To do.
Reproduce the records word for word, from the first line to the line containing "met5 | - | 0".

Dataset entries
Start of Block

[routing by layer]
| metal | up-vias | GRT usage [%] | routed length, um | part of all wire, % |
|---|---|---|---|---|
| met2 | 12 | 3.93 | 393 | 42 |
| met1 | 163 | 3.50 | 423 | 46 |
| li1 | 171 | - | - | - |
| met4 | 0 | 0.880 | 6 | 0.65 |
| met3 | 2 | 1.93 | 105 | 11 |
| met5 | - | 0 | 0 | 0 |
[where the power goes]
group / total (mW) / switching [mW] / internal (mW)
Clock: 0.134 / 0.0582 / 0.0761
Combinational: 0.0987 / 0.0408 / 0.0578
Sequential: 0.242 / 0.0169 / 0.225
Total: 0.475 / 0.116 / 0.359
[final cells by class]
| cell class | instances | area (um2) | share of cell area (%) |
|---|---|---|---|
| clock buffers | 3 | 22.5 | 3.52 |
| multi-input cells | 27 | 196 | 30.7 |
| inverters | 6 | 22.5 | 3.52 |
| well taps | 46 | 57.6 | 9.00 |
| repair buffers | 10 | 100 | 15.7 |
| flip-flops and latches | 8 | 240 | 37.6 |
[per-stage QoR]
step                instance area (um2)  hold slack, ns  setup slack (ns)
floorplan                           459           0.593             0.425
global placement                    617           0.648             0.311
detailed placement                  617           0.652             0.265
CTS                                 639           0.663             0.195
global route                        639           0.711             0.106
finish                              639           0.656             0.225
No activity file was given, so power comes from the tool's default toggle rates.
==> flow/design.v <==
module device(input [3:0]n,input force_req, input[31:0] AddressToContact,input[3:0] control,input[3:0]byte_en,output reg req,
					  input gnt,inout[31:0] address,input clk,inout[3:0] BeC,inout frame,inout devsel,inout irdy,inout trdy);
		reg [31:0]mem[0:9]; 		  
		reg device_add = 1;
		reg [31:0] msg=32'hAAAA_AAAA;
		reg[31:0] out_add;
		reg out_devsel,out_frame;
		reg[3:0] out_BeC;
		reg out_irdy,out_trdy;
		reg add_mode = 0,devsel_mode = 0 ,BeC_mode = 0 ,irdy_mode = 0,trdy_mode = 0,frame_mode= 0;
		assign address = add_mode ? out_add:32'bzzzz_zzzz_zzzz_zzzz_zzzz_zzzz_zzzz_zzzz;
		assign devsel = devsel_mode? out_devsel:1'bz;
		assign BeC = BeC_mode ? out_BeC:4'bzzzz;
		assign irdy = irdy_mode? out_irdy:1'bz;
		assign trdy = trdy_mode? out_trdy:1'bz;
		assign frame = frame_mode? out_frame :1'bz;
		reg [5:0] state=1;
		integer i;
		always @(posedge clk)
		begin
			case(state)
				1:begin
					i <=0;
					if(gnt)state <= 2;
					else if(address==device_add && BeC==1)state<=10;
					else if(address==device_add && BeC==2)state<=11;
					else if(!gnt && address!=device_add)state <= 1;
				end
				2:begin
					if(gnt && control==1)state<=3;
					else if(gnt && control==2)state <= 4;
					else if(!gnt)state <= 1;
				end
				3:begin
					if(gnt)state<=5;
					if(!gnt)state<=1;
				end
				4:begin
					if(i==(n))state<=16;
					else if(gnt && (!irdy && !trdy))begin i <= i + 1; state <= 4; end
					else if(gnt && (irdy || trdy))state<=4;
				end
				5:begin
					if(gnt)state<=7;
					if(!gnt)state <= 1;
				end
				7:begin
					if(gnt && (irdy ||trdy))state<=7;
					if(gnt && (!irdy && !trdy))begin i <= i + 1;state <= 7; end
					if(i == (n)) state <= 8;
				end
				8:begin
					if(frame)state <= 9;
				end
				9:begin
					state<=1;
				end
				10:begin
					if(!frame)state<=12;
				end
				11:begin
					if(!irdy && !frame)state<=14;
				end
				12:begin
					if(irdy || trdy)state<=12;
					if(!irdy && !trdy)begin state<=12; i <= i + 1; end
					if(frame || i==(n))state <= 13;
				end
				13:begin
					state <= 1;
				end
				14:begin
					if(irdy || trdy)state<=14;
					if(!irdy && !trdy)begin state<=14; i <= i + 1; end
					if(frame || i==(n))state <= 15;
				end
				15:begin
					state <= 1;
				end
				16:begin
					if(frame)state <= 17;
				end
				17:begin
					state <= 1;
				end
			endcase
		end
		always @(negedge clk)
		begin
			if(force_req)begin req <= 1; end
			case(state)
				1:begin
					add_mode <= 0; devsel_mode <=0; BeC_mode <=0; irdy_mode <=0; trdy_mode <= 0; frame_mode <= 0;
				end
				2:begin
					add_mode <= 1;out_add <= AddressToContact; BeC_mode <= 1; out_BeC <= control; frame_mode <= 1; out_frame <= 0;
					irdy_mode<=1; trdy_mode <= 0; devsel_mode <= 0;
				end
				3:begin
					BeC_mode <= 1; out_BeC <= byte_en; add_mode <= 0; out_irdy <= 0;
				end
				4:begin
					out_BeC <= byte_en; add_mode <= 1;  out_add <= msg; out_irdy <= 0;
				end
				5:begin
					out_BeC <= byte_en;
				end
				7:begin
					mem[i] <= address;
				end
				8:begin
					out_frame <= 1;
				end
				9:begin
					out_irdy <= 1; out_BeC <= 0; req <= 0;
				end
				10:begin
					irdy_mode <= 0; trdy_mode <= 1; devsel_mode <= 1; BeC_mode <= 0; add_mode <= 1; out_devsel <= 0; out_trdy <= 0;
				end
				11:begin
					irdy_mode <= 0; trdy_mode <= 1; devsel_mode <= 1; BeC_mode <= 0; add_mode <= 0;
				end
				12:begin
					out_devsel <= 0; out_trdy <= 0; out_add <= msg; devsel_mode<=1; trdy_mode <= 1;
				end
				13:begin
					out_trdy <= 1; out_devsel<=1; out_add<= 0;
				end
				14:begin
					out_devsel <= 0; out_trdy<= 0; 
					if(BeC[0])mem[i][7:0]<=address[7:0];
					if(BeC[1])mem[i][15:8]<=address[15:8];
					if(BeC[2])mem[i][23:16]<=address[23:16];
					if(BeC[3])mem[i][31:24]<=address[31:24];
				end
				15:begin
					out_trdy <= 1; out_devsel<=1; out_add<= 0;
				end
				16:begin
					out_frame <= 1;
				end
				17:begin
					out_BeC<=0; out_add<=0; out_irdy <= 0; req <=0;
				end
			endcase
		end
endmodule
==> flow/run.sh <==
#!/bin/bash
# OpenROAD 26Q1-2900-gdf79404cd8, Yosys 0.63+post, stock flow scripts
make -C /OpenROAD-flow-scripts/flow DESIGN_CONFIG=/design/flow/config.mk WORK_HOME=/design/flow/orfs finish
==> flow/constraint.sdc <==
current_design device

set clk_period 9.6
set clk_io_pct 0.2

create_clock -name clk0 -period $clk_period [get_ports {clk}]

set non_clock_inputs [all_inputs -no_clocks]
set_input_delay [expr $clk_period * $clk_io_pct] -clock clk0 $non_clock_inputs
set_output_delay [expr $clk_period * $clk_io_pct] -clock clk0 [all_outputs]
==> flow/config.mk <==
export PLATFORM = sky130hd
export DESIGN_NAME = device
export DESIGN_NICKNAME = device
export VERILOG_FILES = /design/flow/design.v
export SDC_FILE = /design/flow/constraint.sdc
export NUM_CORES = 4
export LEC_CHECK = 1
export CORE_UTILIZATION = 50
==> results.cfg <==
; generated from flow reports
[place]
hpwl_mm = 6.44
place.gp.congestion = 0.939
post-place-ws_ns = 1.98
io_buffers = 47

[yosys]
top_cells_by_area = edfxtp_1 (52%), xnor2_1 (5.8%), nor2_1 (3.9%), nor4_1 (3.0%), a21o_1 (2.7%)
async_flop_share_pct = 0
yosysWarnings = 7
yosysCellCount = 411
postSynthCellCount = 411
synth.most_common_cell = edfxtp_1
largest_area_cell = edfxtp_1
ff_type = edfxtp_1
ys_ff = 77
synth_cell_types = 60
top_area_share_pct = 51.9
yosys_area_sq_um = 4400
ys_top_cells_by_count = edfxtp_1 (76), nor2_1 (46), xnor2_1 (29)
syn_area_sq_um = 4400
synth_seq_share_pct = 52.4
synth-edff-count = 76
syn_area_per_cell_sq_um = 10.7

[floorplan]
num_rows = 33
die-height_microns = 95.8
die_w_microns = 95.8
io-pin-count = 88
fp-utilization_pct = 52.5

[clock_network]
cts_buffers = 9
clk_path_buf_depth = 2
clock_sink_count = 77
htree_levels = 3
cts_root_buf = clkbuf_8
cts_setup_buffers = 0
cts_hold_buf = 0
cts_resized = 0

[status]
firstError = [error] [KeplerFormal.cpp:679] Workflow failed: Iso has multiple drivers: .irdy0, irdy$_DFFE_NP_.Q0
failed_stage = 4_1_cts
status = did not finish
cells by family after synthesis:
kind of cell,share of synthesized area [%]
buf+inv,3.47
simple gates,25.4
compound gates,10.8
flops,52.4
xor+xnor,7.17
fa+ha+maj,0.285
mux,0.455
metrics by stage:
step / area (sq um) / utilization (%) / power, mW / cells
3_3_place_gp: 4980 / 59.5 / 1.29 / 548
2_1_floorplan: 4400 / - / 1.12 / 411
3_5_place_dp: 4980 / 59.5 / 1.30 / 548
Power and IR drop assume default switching activity.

End of Block

Solution to this problem.
[routing by layer]
| metal | up-vias | GRT usage [%] | routed length, um | part of all wire, % |
|---|---|---|---|---|
| met2 | 12 | 3.93 | 393 | 42 |
| met1 | 163 | 3.50 | 423 | 46 |
| li1 | 171 | - | - | - |
| met4 | 0 | 0.880 | 6 | 0.65 |
| met3 | 2 | 1.93 | 105 | 11 |
| met5 | - | 0 | 0 | 0 |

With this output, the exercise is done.